Where the records below show a line containing "grt;GRT Overall Usage;34.3;%", start copying; end with the line containing "place;# port buffers;121;", and copy it too.

Entries shown Block Start

`/design/flow/run.sh`:
```
#!/bin/bash
# OpenROAD 26Q1-2900-gdf79404cd8, Yosys 0.63+post, stock flow scripts
make -C /OpenROAD-flow-scripts/flow DESIGN_CONFIG=/design/flow/config.mk WORK_HOME=/design/flow/orfs finish
```
`/design/flow/config.mk`:
```
export PLATFORM = sky130hd
export DESIGN_NAME = DualPortRAM
export DESIGN_NICKNAME = DualPortRAM
export VERILOG_FILES = /design/flow/design.v
export SDC_FILE = /design/flow/constraint.sdc
export NUM_CORES = 4
export LEC_CHECK = 1
export CORE_UTILIZATION = 40
export SYNTH_MEMORY_MAX_BITS = 65536
```
`/design/flow/design.v`:
```
module DualPortRAM
  #(parameter DATA_WIDTH = 32,
    parameter ADDR_WIDTH = 8)
  (input wire clk,
   input wire [ADDR_WIDTH-1:0] readAddrA,
   input wire [ADDR_WIDTH-1:0] readAddrB,
   input wire [ADDR_WIDTH-1:0] writeAddr,
   input wire [DATA_WIDTH-1:0] writeData,
   input wire writeEnable,
   output  [DATA_WIDTH-1:0] readDataA,
   output  [DATA_WIDTH-1:0] readDataB);
  reg [DATA_WIDTH-1:0] memory [(1<<ADDR_WIDTH)-1:0];
  integer i;
  initial begin
    for(i=0; i<(1<<ADDR_WIDTH); i=i+1) begin
      memory[i] = 0;
    end
  end
  always @(posedge clk) begin
    if (writeEnable) begin
      memory[writeAddr] <= writeData;
    end
  end
  assign readDataA = memory[readAddrA];
  assign readDataB = memory[readAddrB];
endmodule
```
`/design/flow/constraint.sdc`:
```
current_design DualPortRAM

set clk_period 31.9
set clk_io_pct 0.2

create_clock -name clk0 -period $clk_period [get_ports {clk}]

set non_clock_inputs [all_inputs -no_clocks]
set_input_delay [expr $clk_period * $clk_io_pct] -clock clk0 $non_clock_inputs
set_output_delay [expr $clk_period * $clk_io_pct] -clock clk0 [all_outputs]
```
==> out/qor.csv <==
stage;metric;value;unit
detailed_routing;Pre-antenna DRT Iters;6;
power;Comb power frac;9.4;%
die;Core Rows;357;
worst_setup_path;critical path cell sequence;buf_16 > buf_12 > buf_4 > buf_4 > buf_4 > buf_4 > buf_12 > buf_4 > mux2i_1 > o221ai_1 > a21oi_1 > nor3_1 > buf_4 > nor3_1 > buf_4 > buf_4 > nor4_2 > clkdlybuf4s50_1;
logic_synthesis;Post-Syn Area;380000;um2
logic_synthesis;top cells by area;edfxtp_1 65%, mux4_2 21%, mux2i_1 3.8%, a22oi_1 1.3%, a21oi_1 1.1%;
place;DP HPWL;961;mm
logic_synthesis;Top-area cell share;64.7;%
grt;global-route wire length before repair;2030;mm
detailed_routing;Routed wire per std cell;43.6;um
clocking;hold buffer count at cts;0;
layout;synth-to-layout area growth;13.3;%
grt;GRT overflow;0;
layout;most flop-heavy register;memory;
layout;Fillers;78200;
final_timing;period utilization;67.4;%
worst_setup_path;Critical Path Start Type;primary input;
detailed_routing;Detailed Route Iter0 Violations;17900;
clocking;clock tree from TritonCTS;built;
grt;initial antenna violation count;175;
die;Die ar.;954000;um2
die;Die W;977;um
power;net switching power;5.80;mW
layout;register area;246000;um2
layout;layout cells sized above 1;31.8;%
grt;GRT Overall Usage;34.3;%
layout;logic area;128000;um2
job;max cap viols;2;
grt;vias in the first global route;247000;
power;Pwr Density;55.5;nW/um2
worst_setup_path;Worst path max stage delay;1.21;ns
worst_setup_path;Crit path required time;25.52;ns
final_timing;RSZ-0062 raised after global routing;false;
clocking;Worst-path clk slew;0.06;ns
final_timing;worst hold slack;5.59;ns
clocking;Clock Sinks;8192;
worst_setup_path;most used cell, CP;buf_4;
layout;post-layout util;45.5;%
die;IO Pins;122;
final_timing;relative slew slack;-3.70;%
power;LEAKAGE;134;nW
clocking;CTS buffer count;871;
layout;max reg flops;8192;
logic_synthesis;Mean Syn Cell Area;19.0;um2
place;GP Congestion;1.02;
logic_synthesis;#FFs+latches synth;8192;
die;Pre-Place Util;40.2;%
detailed_routing;Post-DRT Antenna Nets;0;
logic_synthesis;Unique cell types;71;
worst_setup_path;Crit Path Class;in2out;
die;die y size;977;um
logic_synthesis;yosys warns;1;
power;part of the power in registers;49.6;%
power;Int Pwr;18.1;mW
layout;Largest regs;memory (8192);
logic_synthesis;cell accounting for the most synthesized area;edfxtp_1;
final_timing;Max Transition Viols Final;4;
logic_synthesis;post-synthesis instance total;20000;
clocking;Post-CTS Resized;0;
detailed_routing;vias per std cell;6.68;
power;worst vdd ir;0.0473;mV
power;Net Sw Frac;24.2;%
die;core footprint;946000;um2
clocking;postcts setup bufs;0;
min_path;Worst Hold Class;in2reg;
clocking;CTS max path bufs;5;
logic_synthesis;synthesis area per yosys;380000;um2
final_timing;final hold violations;0;
logic_synthesis;sequential area share after synthesis;64.7;%
worst_setup_path;critical path data arrival time;15.12;ns
worst_setup_path;Worst setup EP type;output pin;
job;tool warning count;27;
final_timing;Worst Max-Slew Pin Slew;1.53;ns
place;# port buffers;121;
clocking;root cell of the clock tree;clkbuf_16;
logic_synthesis;number of flops mapped to enable cells by yosys;8192;
worst_setup_path;CP Max Fanout;74;
detailed_routing;Vias;230000;
layout;Top Layout Cells;8192 x edfxtp_1, 3470 x mux4_2, 1457 x buf_4;
power;Total Power;23.9;mW
final_timing;Peak Freq;46.5;MHz
grt;largest net degree at the start of global routing;81;
detailed_routing;routed wire length;1500;mm
layout;highest-count logic cell in the final layout;edfxtp_1;
logic_synthesis;ys async rst share;0;%
worst_setup_path;Crit-path slowest cell;nor3_1;
final_timing;# setup viols final;0;
logic_synthesis;prevailing post-synth register cell;edfxtp_1;
final_timing;Sum Neg Setup Slack;0;ns
status;failing checks;capacitance limit, slew limit;
place;placed insts;32400;
detailed_routing;Residual DRC;0;
final_timing;Period minus WS final;21.50;ns
power;Clk pwr share;41.0;%
clocking;H-Tree Depth;6;
logic_synthesis;yosys stat cell total;20000;
layout;Non-Filler Instances;34400;
status;outcome;complete, but fails checks;
[cells in the mapped netlist, drive strengths merged (23+ instances only)]
cell type / n
nor4: 130
mux2i: 1438
a21oi: 809
nand4: 49
nand3: 58
a211oi: 218
edfxtp: 8192
o21ai: 322
mux2: 164
buf: 896
clkbuf: 816
o32ai: 24
or3: 35
a22o: 66
o22ai: 572
o221ai: 362
nand2: 266
nor4b: 23
nor3: 379
a211o: 55
and3: 25
nor2: 501
mux4: 3471
a221oi: 263
a22oi: 645
[power by group through the flow]
stage	Clock, mW	Combinational [mW]	Sequential, mW
CTS	9.88	2.16	11.9
global route	10.2	2.29	11.9
finish	9.81	2.24	11.9
[through the flow]
stage          cell area (um2)  setup slack, ns
5_1_grt                 431000            10.04
4_1_cts                 430000            10.40
2_1_floorplan           380000            16.95
3_5_place_dp            403000            10.45
6_report                431000            10.40
3_3_place_gp            403000            10.43
[worst max-delay path, delay by kind of cell]
kind | cells | cell delay, ns
mux | 1 | 0.19
simple gates | 3 | 2.03
compound gates | 2 | 0.37
buf+inv | 12 | 5.61
[cells by family (layout without fill, tap and decap cells)]
| logic type | after synthesis | count (layout) | synth area share, % |
|---|---|---|---|
| AOI/OAI and AO/OA | 3432 | 3432 | 6.15 |
| buffers and inverters | 1720 | 3156 | 2.38 |
| and+or+nand+nor | 1544 | 1544 | 1.93 |
| DFF | 8192 | 8192 | 64.7 |
| other | 0 | 421 | 0 |
| muxes | 5073 | 5073 | 24.8 |
[final cells by class]
cell class / instances / share of cell area (%)
Clock inverter: 465 / 0.900
Sequential cell: 8192 / 57.1
Inverter: 8 / 0.0174
Antenna cell: 421 / 0.244
Timing Repair Buffer: 1613 / 3.03
Clock buffer: 1070 / 5.28
Multi-Input combinational cell: 10000 / 29.8
Tap cell: 12600 / 3.65
[routing by layer]
metal,track usage (%),up-vias,wire length (um)
li1,-,89200,-
met1,33.1,115000,396000
met4,17.6,358,103000
met2,44.1,20600,626000
met5,18.4,-,19800
met3,35.0,4027,353000
[path summary, 6_finish.rpt]
kind | startpoint | to | cells after the start
max | readAddrB[0] | readDataB[1] | 18
min | writeData[31] | memory[13][31]$_DFFE_PP_ | 1
No activity file was given, so power comes from the tool's default toggle rates.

Entries shown Block End

Expected output =>
grt;GRT Overall Usage;34.3;%
layout;logic area;128000;um2
job;max cap viols;2;
grt;vias in the first global route;247000;
power;Pwr Density;55.5;nW/um2
worst_setup_path;Worst path max stage delay;1.21;ns
worst_setup_path;Crit path required time;25.52;ns
final_timing;RSZ-0062 raised after global routing;false;
clocking;Worst-path clk slew;0.06;ns
final_timing;worst hold slack;5.59;ns
clocking;Clock Sinks;8192;
worst_setup_path;most used cell, CP;buf_4;
layout;post-layout util;45.5;%
die;IO Pins;122;
final_timing;relative slew slack;-3.70;%
power;LEAKAGE;134;nW
clocking;CTS buffer count;871;
layout;max reg flops;8192;
logic_synthesis;Mean Syn Cell Area;19.0;um2
place;GP Congestion;1.02;
logic_synthesis;#FFs+latches synth;8192;
die;Pre-Place Util;40.2;%
detailed_routing;Post-DRT Antenna Nets;0;
logic_synthesis;Unique cell types;71;
worst_setup_path;Crit Path Class;in2out;
die;die y size;977;um
logic_synthesis;yosys warns;1;
power;part of the power in registers;49.6;%
power;Int Pwr;18.1;mW
layout;Largest regs;memory (8192);
logic_synthesis;cell accounting for the most synthesized area;edfxtp_1;
final_timing;Max Transition Viols Final;4;
logic_synthesis;post-synthesis instance total;20000;
clocking;Post-CTS Resized;0;
detailed_routing;vias per std cell;6.68;
power;worst vdd ir;0.0473;mV
power;Net Sw Frac;24.2;%
die;core footprint;946000;um2
clocking;postcts setup bufs;0;
min_path;Worst Hold Class;in2reg;
clocking;CTS max path bufs;5;
logic_synthesis;synthesis area per yosys;380000;um2
final_timing;final hold violations;0;
logic_synthesis;sequential area share after synthesis;64.7;%
worst_setup_path;critical path data arrival time;15.12;ns
worst_setup_path;Worst setup EP type;output pin;
job;tool warning count;27;
final_timing;Worst Max-Slew Pin Slew;1.53;ns
place;# port buffers;121;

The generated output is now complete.